TNIE had on Thursday reported the plight of the retired IPS who is now working as a security officer at a private company in a neighbouring state to support his family. Radhakrishnan alleged that in 2016, he was suspended from service for four-and-a-half years, tortured mentally and physically and was denied retirement and pension benefits as he refused to accept the narrative of the CPM as the investigation officer in the 2006 Muhammad Fazal murder case. 

According to him, he was removed from the investigation, falsely implicated in a case and suspended for two years in 2006. “People from my community (Scheduled Caste) rarely get to such key posts and my ordeal proves that the scourge of untouchability continues in society. People prefer to keep us out of the corridors of power,” said Radhakrishnan, a native of Thalayolaparambu in Kottayam district.

Radhakrishnan was again suspended in 2016 based on a complaint filed by a Joint Excise Commissioner that he submitted a false report against the officer before the High Court. He had to fight the case from the Central Administrative Tribunal to the Supreme Court to get his suspension revoked. Even after the Supreme Court ordered to reinstate him, Radhakrishnan had to file a contempt petition to get a favourable order from the government. 

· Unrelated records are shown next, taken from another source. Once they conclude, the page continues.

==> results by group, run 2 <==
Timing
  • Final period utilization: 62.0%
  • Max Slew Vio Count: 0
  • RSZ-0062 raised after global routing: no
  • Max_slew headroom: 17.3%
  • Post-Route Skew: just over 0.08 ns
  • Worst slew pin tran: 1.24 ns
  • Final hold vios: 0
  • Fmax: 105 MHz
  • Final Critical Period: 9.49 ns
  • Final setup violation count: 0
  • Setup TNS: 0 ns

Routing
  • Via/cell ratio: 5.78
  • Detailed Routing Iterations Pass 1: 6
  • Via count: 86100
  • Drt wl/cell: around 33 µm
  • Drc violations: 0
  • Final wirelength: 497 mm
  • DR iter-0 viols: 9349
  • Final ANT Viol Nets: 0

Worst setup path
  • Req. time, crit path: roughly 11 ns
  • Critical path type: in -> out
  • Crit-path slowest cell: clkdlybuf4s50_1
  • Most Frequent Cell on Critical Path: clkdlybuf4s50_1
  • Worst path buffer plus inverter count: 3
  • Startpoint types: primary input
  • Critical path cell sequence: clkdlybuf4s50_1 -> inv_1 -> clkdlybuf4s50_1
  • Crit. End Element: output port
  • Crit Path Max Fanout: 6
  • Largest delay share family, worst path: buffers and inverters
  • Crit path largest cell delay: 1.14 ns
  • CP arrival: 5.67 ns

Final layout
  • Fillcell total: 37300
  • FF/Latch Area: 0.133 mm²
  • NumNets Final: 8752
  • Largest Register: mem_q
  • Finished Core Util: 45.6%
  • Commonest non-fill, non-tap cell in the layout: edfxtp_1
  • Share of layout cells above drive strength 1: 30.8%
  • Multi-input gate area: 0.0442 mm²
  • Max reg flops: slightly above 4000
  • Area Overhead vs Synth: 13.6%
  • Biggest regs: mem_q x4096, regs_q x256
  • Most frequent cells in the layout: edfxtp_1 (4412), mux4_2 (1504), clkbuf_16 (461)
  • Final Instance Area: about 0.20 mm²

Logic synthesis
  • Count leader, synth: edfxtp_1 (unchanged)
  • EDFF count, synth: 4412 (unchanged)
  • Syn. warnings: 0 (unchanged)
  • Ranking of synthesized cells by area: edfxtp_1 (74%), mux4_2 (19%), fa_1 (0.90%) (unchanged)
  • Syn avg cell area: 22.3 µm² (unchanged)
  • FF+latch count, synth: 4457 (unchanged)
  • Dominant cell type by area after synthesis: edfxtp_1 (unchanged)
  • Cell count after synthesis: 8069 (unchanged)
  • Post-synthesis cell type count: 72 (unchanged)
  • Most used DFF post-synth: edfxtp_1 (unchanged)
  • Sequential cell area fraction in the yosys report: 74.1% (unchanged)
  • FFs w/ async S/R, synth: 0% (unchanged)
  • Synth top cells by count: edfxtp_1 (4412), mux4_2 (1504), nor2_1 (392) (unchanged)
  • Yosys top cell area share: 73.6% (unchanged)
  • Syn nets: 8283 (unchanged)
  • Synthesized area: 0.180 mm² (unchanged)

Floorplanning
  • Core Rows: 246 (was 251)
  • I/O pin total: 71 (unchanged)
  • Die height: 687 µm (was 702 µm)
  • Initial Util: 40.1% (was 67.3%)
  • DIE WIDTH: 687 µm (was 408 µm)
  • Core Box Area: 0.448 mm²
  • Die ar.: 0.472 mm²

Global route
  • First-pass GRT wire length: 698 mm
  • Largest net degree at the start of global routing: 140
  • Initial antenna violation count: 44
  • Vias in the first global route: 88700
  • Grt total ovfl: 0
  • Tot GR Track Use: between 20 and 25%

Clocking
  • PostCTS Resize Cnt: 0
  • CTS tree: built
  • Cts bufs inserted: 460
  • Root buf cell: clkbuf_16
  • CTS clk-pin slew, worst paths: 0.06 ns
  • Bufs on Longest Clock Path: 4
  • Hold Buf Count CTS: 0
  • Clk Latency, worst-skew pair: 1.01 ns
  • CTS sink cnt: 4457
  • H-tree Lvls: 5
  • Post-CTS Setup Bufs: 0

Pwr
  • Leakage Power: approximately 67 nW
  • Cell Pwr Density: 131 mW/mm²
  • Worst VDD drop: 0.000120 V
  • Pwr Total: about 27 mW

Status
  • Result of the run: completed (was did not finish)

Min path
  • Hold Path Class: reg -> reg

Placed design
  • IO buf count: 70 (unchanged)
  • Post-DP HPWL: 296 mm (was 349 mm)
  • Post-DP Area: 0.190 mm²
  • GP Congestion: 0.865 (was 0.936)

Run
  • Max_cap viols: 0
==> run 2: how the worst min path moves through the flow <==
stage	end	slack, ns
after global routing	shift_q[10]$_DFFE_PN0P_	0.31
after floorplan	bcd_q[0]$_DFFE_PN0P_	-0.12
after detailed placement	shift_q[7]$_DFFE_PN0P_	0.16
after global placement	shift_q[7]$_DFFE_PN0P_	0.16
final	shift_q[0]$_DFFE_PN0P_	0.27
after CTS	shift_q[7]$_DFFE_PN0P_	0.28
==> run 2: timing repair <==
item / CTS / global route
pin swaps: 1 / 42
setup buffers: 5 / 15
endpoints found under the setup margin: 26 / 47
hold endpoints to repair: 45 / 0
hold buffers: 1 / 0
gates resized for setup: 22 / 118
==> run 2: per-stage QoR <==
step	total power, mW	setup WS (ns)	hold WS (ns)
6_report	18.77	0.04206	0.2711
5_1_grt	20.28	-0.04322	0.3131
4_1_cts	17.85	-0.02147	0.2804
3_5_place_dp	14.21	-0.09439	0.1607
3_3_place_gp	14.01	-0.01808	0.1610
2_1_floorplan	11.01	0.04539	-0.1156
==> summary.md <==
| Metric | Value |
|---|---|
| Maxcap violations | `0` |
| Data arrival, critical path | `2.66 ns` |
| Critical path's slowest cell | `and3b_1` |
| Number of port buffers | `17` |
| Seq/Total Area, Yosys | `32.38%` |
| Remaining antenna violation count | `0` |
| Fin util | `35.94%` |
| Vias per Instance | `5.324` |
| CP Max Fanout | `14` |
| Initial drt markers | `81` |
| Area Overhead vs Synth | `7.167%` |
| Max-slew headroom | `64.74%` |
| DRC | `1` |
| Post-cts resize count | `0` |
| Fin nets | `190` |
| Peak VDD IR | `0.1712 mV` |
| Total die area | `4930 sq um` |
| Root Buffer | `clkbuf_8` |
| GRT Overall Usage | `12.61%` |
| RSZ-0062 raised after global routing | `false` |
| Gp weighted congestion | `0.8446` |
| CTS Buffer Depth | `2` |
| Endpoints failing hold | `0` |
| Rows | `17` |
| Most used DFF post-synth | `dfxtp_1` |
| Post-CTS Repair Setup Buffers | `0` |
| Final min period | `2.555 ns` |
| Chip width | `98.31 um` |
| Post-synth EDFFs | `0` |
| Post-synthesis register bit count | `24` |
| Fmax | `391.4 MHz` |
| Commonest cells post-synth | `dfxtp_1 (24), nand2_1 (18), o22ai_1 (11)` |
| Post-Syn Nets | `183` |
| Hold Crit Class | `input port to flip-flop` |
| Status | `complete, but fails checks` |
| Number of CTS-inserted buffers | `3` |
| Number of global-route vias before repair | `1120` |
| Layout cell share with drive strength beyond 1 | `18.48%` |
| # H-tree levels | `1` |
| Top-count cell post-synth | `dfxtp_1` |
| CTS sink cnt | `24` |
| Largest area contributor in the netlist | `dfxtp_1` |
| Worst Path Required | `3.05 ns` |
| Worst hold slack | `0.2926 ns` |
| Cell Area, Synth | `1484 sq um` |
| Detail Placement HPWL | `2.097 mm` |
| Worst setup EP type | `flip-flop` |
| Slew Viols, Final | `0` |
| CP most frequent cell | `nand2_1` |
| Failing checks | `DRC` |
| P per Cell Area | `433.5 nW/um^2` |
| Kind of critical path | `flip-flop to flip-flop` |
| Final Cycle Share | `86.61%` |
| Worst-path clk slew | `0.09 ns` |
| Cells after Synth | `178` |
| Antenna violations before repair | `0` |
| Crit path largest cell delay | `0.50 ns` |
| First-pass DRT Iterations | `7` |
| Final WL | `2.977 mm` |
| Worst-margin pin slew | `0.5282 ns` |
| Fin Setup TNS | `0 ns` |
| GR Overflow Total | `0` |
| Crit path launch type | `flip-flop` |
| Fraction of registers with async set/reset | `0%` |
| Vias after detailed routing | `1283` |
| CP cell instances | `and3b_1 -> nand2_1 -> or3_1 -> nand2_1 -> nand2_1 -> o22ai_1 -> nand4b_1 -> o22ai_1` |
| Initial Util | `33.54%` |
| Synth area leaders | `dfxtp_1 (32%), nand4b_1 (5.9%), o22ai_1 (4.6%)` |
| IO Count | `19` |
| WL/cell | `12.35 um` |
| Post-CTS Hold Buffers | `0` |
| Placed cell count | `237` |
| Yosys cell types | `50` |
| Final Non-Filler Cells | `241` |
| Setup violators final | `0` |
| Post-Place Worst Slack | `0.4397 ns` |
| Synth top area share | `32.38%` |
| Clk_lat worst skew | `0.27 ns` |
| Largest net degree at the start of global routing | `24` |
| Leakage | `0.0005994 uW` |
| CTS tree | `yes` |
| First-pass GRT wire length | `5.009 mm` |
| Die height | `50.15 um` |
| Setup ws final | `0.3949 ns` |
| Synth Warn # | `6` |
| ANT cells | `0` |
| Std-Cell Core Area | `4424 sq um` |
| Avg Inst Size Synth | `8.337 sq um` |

‘My pleas for provisional pension were rejected’

But Radhakrishnan’s pleas to release the salary for the suspension period went unheeded. Radhakrishnan was served two memos a day before his retirement on April 29, 2021. One was related to an alleged case of custodial torture reported in 2004 and the other based on a complaint filed by the Joint Excise Commissioner (JEC) in 2016 for which he was suspended.

According to Radhakrishnan, the JEC had submitted a report before the High Court favouring the accused in a Narcotic Drugs and Psychotropic Substances Act case and a verification conducted by him proved the officer wrong. “The CAT had ordered regularisation of my broken service in July 2021. My pleas for provisional pension were rejected mercilessly.

I had submitted a memorandum to the chief secretary in August pointing out that slapping charges on me even after years of torture and mental harassment amounted to violation of human rights and atrocity against a scheduled caste member. But there was no response,” he said.

Radhakrishnan said his daughter, who is a research scholar, has opted for part-time research as the family cannot afford her hostel expenses. His son, a postgraduate, dropped out of the civil service coaching course. Radhakrishnan had to sell his family property to fight the case against suspension and his house was auctioned by the bank as he defaulted on loan repayment.